Home Posts Topics Members FAQ

Join Bytes to post your question to a community of 473,416 software developers and data experts.

How do I make my own custom C compiler?

Ok, I am think I am a little more knowledgeable about C and pointers, ughh.

And likewise, I want to fix C.....and not so much to make a C++ or Java or
C# or even D like language.

So, if I wanted to make my "custom" C compiler that's different that the
current C99 or ANSI C, where would I start?

Thanks.


Jun 8 '06 #1
18 3019
"smnoff" <rh******@hotmail.com> writes:
Ok, I am think I am a little more knowledgeable about C and pointers, ughh.
And likewise, I want to fix C.....and not so much to make a C++ or Java or
C# or even D like language.
So, if I wanted to make my "custom" C compiler that's different that the
current C99 or ANSI C, where would I start?

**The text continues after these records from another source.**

<file path="src/sv/circle_outline_intensity_sum_macros.svh">
// ----------------------------------------------------------------------------
// circle_outline_intensity_sum_macros
// assertion helpers used by the circle outline sum controller
// ----------------------------------------------------------------------------
`ifndef CIRCLE_OUTLINE_INTENSITY_SUM_MACROS_SVH
`define CIRCLE_OUTLINE_INTENSITY_SUM_MACROS_SVH

// condition holds in the same cycle
`define COIS_ASSERT_SAME(lbl, ante, cons, msg) \
  lbl: assert property (@(posedge clk) disable iff (!rst_n) (ante) |-> (cons)) \
    else $error(msg);

// condition holds in the next cycle
`define COIS_ASSERT_NEXT(lbl, ante, cons, msg) \
  lbl: assert property (@(posedge clk) disable iff (!rst_n) (ante) |=> (cons)) \
    else $error(msg);

`endif

</file>
<file path="src/sv/cois_pkg.sv">
// ----------------------------------------------------------------------------
// cois_pkg
// shared constants and controller/datapath interface types
// ----------------------------------------------------------------------------
package cois_pkg;

  localparam int IMAGE_WIDTH  = 128;
  localparam int IMAGE_HEIGHT = 128;
  localparam int MAX_RADIUS   = 63;

  localparam int COL_W  = 7;
  localparam int ROW_W  = 7;
  localparam int RAD_W  = 6;
  localparam int PIX_W  = 8;
  localparam int SUM_W  = 17;
  localparam int ADDR_W = ROW_W + COL_W;
  localparam int P_W    = 10;
  localparam int MIR_W  = 3;

  localparam int IMG_DEPTH = IMAGE_WIDTH * IMAGE_HEIGHT;

  // input tdata layout, lowest bit first
  localparam int PCOL_LSB = 0;
  localparam int PROW_LSB = PCOL_LSB + COL_W;
  localparam int PVAL_LSB = PROW_LSB + ROW_W;
  localparam int CCOL_LSB = PVAL_LSB + PIX_W;
  localparam int CROW_LSB = CCOL_LSB + COL_W;
  localparam int RAD_LSB  = CROW_LSB + ROW_W;
  localparam int PART_LSB = RAD_LSB + RAD_W;
  localparam int IN_DATA_W  = ((PART_LSB + 1 + 7) / 8) * 8;
  localparam int OUT_DATA_W = ((SUM_W + 7) / 8) * 8;

  localparam logic MODE_WRITE = 1'b0;
  localparam logic MODE_QUERY = 1'b1;

  localparam logic [MIR_W-1:0] MIR_LAST_PARTIAL = MIR_W'(3);
  localparam logic [MIR_W-1:0] MIR_LAST_FULL    = MIR_W'(7);

  localparam logic [SUM_W-1:0] SUM_MAX = '1;

  typedef struct packed {
    logic             load_query;
    logic             mem_wr;
    logic             mem_rd;
    logic [MIR_W-1:0] mirror;
    logic             step;
    logic             load_out;
  } cmd_t;

  typedef struct packed {
    logic oob_in;
    logic more;
    logic partial;
  } sts_t;

endpackage

</file>
<file path="src/sv/cois_ctrl.sv">
// ----------------------------------------------------------------------------
// cois_ctrl
// sequencer for pixel writes, the mirrored read walk and the result register
// ----------------------------------------------------------------------------
module cois_ctrl (
  input  logic           clk,
  input  logic           rst_n,
  input  logic           in_tvalid,
  output logic           in_tready,
  input  logic           in_tuser,
  output logic           out_tvalid,
  input  logic           out_tready,
  input  cois_pkg::sts_t sts,
  output cois_pkg::cmd_t cmd
);
  import cois_pkg::*;
  `include "circle_outline_intensity_sum_macros.svh"

  localparam logic [1:0] S_IDLE  = 2'd0;
  localparam logic [1:0] S_WALK  = 2'd1;
  localparam logic [1:0] S_DRAIN = 2'd2;
  localparam logic [1:0] S_DONE  = 2'd3;

  logic [1:0]       state_r, state_nxt;
  logic [MIR_W-1:0] mir_r, mir_nxt, mir_last;
  logic             out_vld_r, out_vld_nxt;
  logic             in_acc;

  assign in_tready = (state_r == S_IDLE);
  assign in_acc    = in_tvalid && in_tready;
  assign mir_last  = sts.partial ? MIR_LAST_PARTIAL : MIR_LAST_FULL;

  always_comb begin
    cmd        = '0;
    cmd.mirror = mir_r;
    state_nxt  = state_r;
    mir_nxt    = mir_r;
    unique case (state_r)
      S_IDLE: begin
        if (in_acc) begin
          if (in_tuser == MODE_WRITE) begin
            cmd.mem_wr = 1'b1;
          end else begin
            cmd.load_query = 1'b1;
            mir_nxt        = '0;
            state_nxt      = sts.oob_in ? S_DONE : S_WALK;
          end
        end
      end
      S_WALK: begin
        cmd.mem_rd = 1'b1;
        if (mir_r == mir_last) begin
          mir_nxt = '0;
          if (sts.more) begin
            cmd.step = 1'b1;
          end else begin
            state_nxt = S_DRAIN;
          end
        end else begin
          mir_nxt = mir_r + MIR_W'(1);
        end
      end
      S_DRAIN: begin
        // last read data still on its way into the accumulator
        state_nxt = S_DONE;
      end
      S_DONE: begin
        if (!out_vld_r || out_tready) begin
          cmd.load_out = 1'b1;
          state_nxt    = S_IDLE;
        end
      end
    endcase
  end

  always_comb begin
    out_vld_nxt = out_vld_r;
    if (cmd.load_out) begin
      out_vld_nxt = 1'b1;
    end else if (out_tready) begin
      out_vld_nxt = 1'b0;
    end
  end

  always_ff @(posedge clk) begin
    if (!rst_n) begin
      state_r   <= S_IDLE;
      mir_r     <= '0;
      out_vld_r <= 1'b0;
    end else begin
      state_r   <= state_nxt;
      mir_r     <= mir_nxt;
      out_vld_r <= out_vld_nxt;
    end
  end

  assign out_tvalid = out_vld_r;

  `COIS_ASSERT_SAME(a_port_shared, cmd.mem_wr, !cmd.mem_rd, "image write and read collide")
  `COIS_ASSERT_SAME(a_out_free, cmd.load_out, !out_vld_r || out_tready, "result overwritten")
  `COIS_ASSERT_SAME(a_step_inside, cmd.step, sts.more && mir_r == mir_last, "walk step misplaced")
  `COIS_ASSERT_NEXT(a_oob_short, in_acc && in_tuser == MODE_QUERY && sts.oob_in, state_r == S_DONE, "out of bounds query walked")

endmodule

</file>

Speaking as someone who never wrote a compiler, I'd suggest:
(1) The Red Dragon Book
(2) Introduction to Compiler Construction with UNIX, by Axel T. Schreiner
and H.George Friedman, Jr.? They take you through the design and
implementation of a compiler for smallC. It was printed in 1985.
You might still be able to get a used copy.
--
Ignorantly,
Allan Adler <ar*@zurich.csail.mit.edu>
* Disclaimer: I am a guest and *not* a member of the MIT CSAIL. My actions and
* comments do not reflect in any way on MIT. Also, I am nowhere near Boston.
Jun 8 '06 #2
"smnoff" <rh******@hotmail.com> writes:
Ok, I am think I am a little more knowledgeable about C and pointers, ughh.

And likewise, I want to fix C.....and not so much to make a C++ or Java or
C# or even D like language.

So, if I wanted to make my "custom" C compiler that's different that the
current C99 or ANSI C, where would I start?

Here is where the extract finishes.